No simplex representation can be generated, in such case, one column from adata.obsm['to_terminal_states'] is used as 2d representation to be combined with the time estimate.
What about multiple initial states?
We could combine adata.obsm['X_fate_simplex_fwd'] or adata.obsm['to_terminal_states'] with adata.obsm['X_fate_simplex_bwd'] or adata.obsm['from_intial_states'] into a 4d representation, this will be implemented and tested in a future version.
Downstream analysis¶
Test and fitting associated genes¶
[24]:
adata=adata.raw.to_adata()
[25]:
sc.pp.filter_genes(adata,min_cells=3)
sc.pp.normalize_total(adata,target_sum=1e6)
sc.pp.log1p(adata,base=10)
[26]:
scf.tl.test_association(adata,n_jobs=20)
test features for association with the trajectory
single mapping : 100%|██████████| 14939/14939 [02:34<00:00, 96.67it/s]

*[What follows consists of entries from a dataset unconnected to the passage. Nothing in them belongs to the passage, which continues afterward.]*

===== src/rtl/fwd_scoreboard.sv =====
// Execute-stage forwarding/hazard unit: shifting scoreboard of in-flight writes, youngest-match operand select.
// Lookup is combinational (zero latency); stall holds the front end while slot 0 takes a bubble.
module fwd_scoreboard #(
  parameter int XLEN    = 32,
  parameter int NUM_SRC = 2,
  parameter int DEPTH   = 2,
  parameter int LATW    = 2,
  parameter int SELW    = $clog2(DEPTH+1)
) (
  input  logic                    clk,
  input  logic                    rst,
  input  logic                    advance,
  input  logic [DEPTH-1:0]        flush_mask,
  input  logic                    iss_valid,
  input  logic [4:0]              iss_rd,
  input  logic [LATW-1:0]         iss_lat,
  input  logic [NUM_SRC-1:0]      src_en,
  input  logic [NUM_SRC*5-1:0]    src_addr,
  input  logic [NUM_SRC*XLEN-1:0] src_rdata,
  input  logic [DEPTH*XLEN-1:0]   slot_data,
  output logic [NUM_SRC*SELW-1:0] src_sel,
  output logic [NUM_SRC*XLEN-1:0] src_fwd_data,
  output logic                    stall,
  output logic [31:0]             stall_cycles
);

  typedef struct packed {
    logic            valid;
    logic [4:0]      rd;
    logic [LATW-1:0] cnt;
  } slot_t;

  slot_t              slot_q [DEPTH];
  slot_t              slot_d [DEPTH];
  slot_t              kept   [DEPTH];
  logic [31:0]        stall_cycles_q, stall_cycles_d;
  logic [NUM_SRC-1:0] src_stall;

  // Walk oldest to youngest so the youngest matching slot has the final say.
  always_comb begin
    src_sel      = '0;
    src_fwd_data = src_rdata;
    src_stall    = '0;
    for (int i = 0; i < NUM_SRC; i++) begin
      if (src_en[i] && (src_addr[5*i +: 5] != 5'd0)) begin
        for (int k = DEPTH-1; k >= 0; k--) begin
          if (slot_q[k].valid && (slot_q[k].rd == src_addr[5*i +: 5])) begin
            if (slot_q[k].cnt == '0) begin
              src_sel[SELW*i +: SELW]      = SELW'(k+1);
              src_fwd_data[XLEN*i +: XLEN] = slot_data[XLEN*k +: XLEN];
              src_stall[i]                 = 1'b0;
            end else begin
              src_sel[SELW*i +: SELW]      = '0;
              src_fwd_data[XLEN*i +: XLEN] = src_rdata[XLEN*i +: XLEN];
              src_stall[i]                 = 1'b1;
            end
          end
        end
      end
    end
  end

  assign stall        = |src_stall;
  assign stall_cycles = stall_cycles_q;

  always_comb begin
    for (int k = 0; k < DEPTH; k++) begin
      kept[k] = slot_q[k];
      if (flush_mask[k]) kept[k].valid = 1'b0;
    end
    slot_d = kept;
    if (advance) begin
      for (int k = 1; k < DEPTH; k++) begin
        slot_d[k] = kept[k-1];
        if (kept[k-1].cnt != '0) slot_d[k].cnt = kept[k-1].cnt - LATW'(1);
      end
      slot_d[0].valid = iss_valid & (iss_rd != 5'd0) & ~stall & ~(|flush_mask);
      slot_d[0].rd    = iss_rd;
      slot_d[0].cnt   = iss_lat;
    end
    stall_cycles_d = stall_cycles_q;
    if (stall && (stall_cycles_q != 32'hFFFF_FFFF)) stall_cycles_d = stall_cycles_q + 32'd1;
  end

  always_ff @(posedge clk) begin
    if (!rst) begin
      for (int k = 0; k < DEPTH; k++) slot_q[k] <= '0;
      stall_cycles_q <= '0;
    end else begin
      for (int k = 0; k < DEPTH; k++) slot_q[k] <= slot_d[k];
      stall_cycles_q <= stall_cycles_d;
    end
  end

endmodule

found 1545 significant features (0:02:34) --> added
.var['p_val'] values from statistical test.
.var['fdr'] corrected values from multiple testing.

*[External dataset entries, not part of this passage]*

### src/flat_wrapper.sv
// flat-port wrapper written by rule: the top's interface ports become plain ports
module free_memory_flat 
#(
  parameter int BLOCK_WORDS  = 32,
  parameter int MAX_BLOCKS   = 32,
  parameter int READ_LATENCY = 1
)
  (clock, reset, bus_enable, bus_free_address, bus_ram_q, bus_busy, bus_addr_freed, bus_error, bus_error_code, bus_blocks_freed, bus_ram_address, bus_ram_clock, bus_ram_data, bus_ram_wren);
  free_memory_if bus_i ();
  input  logic clock;
  input  logic reset;
  input wire logic [$bits(bus_i.enable)-1:0] bus_enable;
  input wire logic [$bits(bus_i.free_address)-1:0] bus_free_address;
  input wire logic [$bits(bus_i.ram_q)-1:0] bus_ram_q;
  output wire logic [$bits(bus_i.busy)-1:0] bus_busy;
  output wire logic [$bits(bus_i.addr_freed)-1:0] bus_addr_freed;
  output wire logic [$bits(bus_i.error)-1:0] bus_error;
  output wire logic [$bits(bus_i.error_code)-1:0] bus_error_code;
  output wire logic [$bits(bus_i.blocks_freed)-1:0] bus_blocks_freed;
  output wire logic [$bits(bus_i.ram_address)-1:0] bus_ram_address;
  output wire logic [$bits(bus_i.ram_clock)-1:0] bus_ram_clock;
  output wire logic [$bits(bus_i.ram_data)-1:0] bus_ram_data;
  output wire logic [$bits(bus_i.ram_wren)-1:0] bus_ram_wren;
  assign bus_i.enable = bus_enable;
  assign bus_i.free_address = bus_free_address;
  assign bus_i.ram_q = bus_ram_q;
  assign bus_busy = bus_i.busy;
  assign bus_addr_freed = bus_i.addr_freed;
  assign bus_error = bus_i.error;
  assign bus_error_code = bus_i.error_code;
  assign bus_blocks_freed = bus_i.blocks_freed;
  assign bus_ram_address = bus_i.ram_address;
  assign bus_ram_clock = bus_i.ram_clock;
  assign bus_ram_data = bus_i.ram_data;
  assign bus_ram_wren = bus_i.ram_wren;
  free_memory #(.BLOCK_WORDS(BLOCK_WORDS), .MAX_BLOCKS(MAX_BLOCKS), .READ_LATENCY(READ_LATENCY)) u_core (.clock(clock), .reset(reset), .bus(bus_i));
endmodule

.var['st'] proportion of mapping in which feature is significant.
.var['A'] amplitue of change of tested feature.
.var['signi'] feature is significantly changing along pseudotime.
.uns['stat_assoc_list'] list of fitted features on the graph for all mappings.
[27]:
scf.pl.test_association(adata)
[28]:
scf.tl.fit(adata,n_jobs=20)
fit features associated with the trajectory
single mapping : 100%|██████████| 1545/1545 [00:45<00:00, 34.11it/s]
finished (adata subsetted to keep only fitted features!) (0:00:46) --> added
.layers['fitted'], fitted features on the trajectory for all mappings.
.raw, unfiltered data.
Identification of branch specific genes¶
[29]:
root='Ngn3 low EP'
miles=['Alpha','Epsilon','Beta','Delta']
[30]:
scf.tl.test_fork(adata,root_milestone=root,milestones=miles,n_jobs=20,rescale=True)
testing fork
single mapping
Differential expression: 100%|██████████| 1545/1545 [00:25<00:00, 61.35it/s]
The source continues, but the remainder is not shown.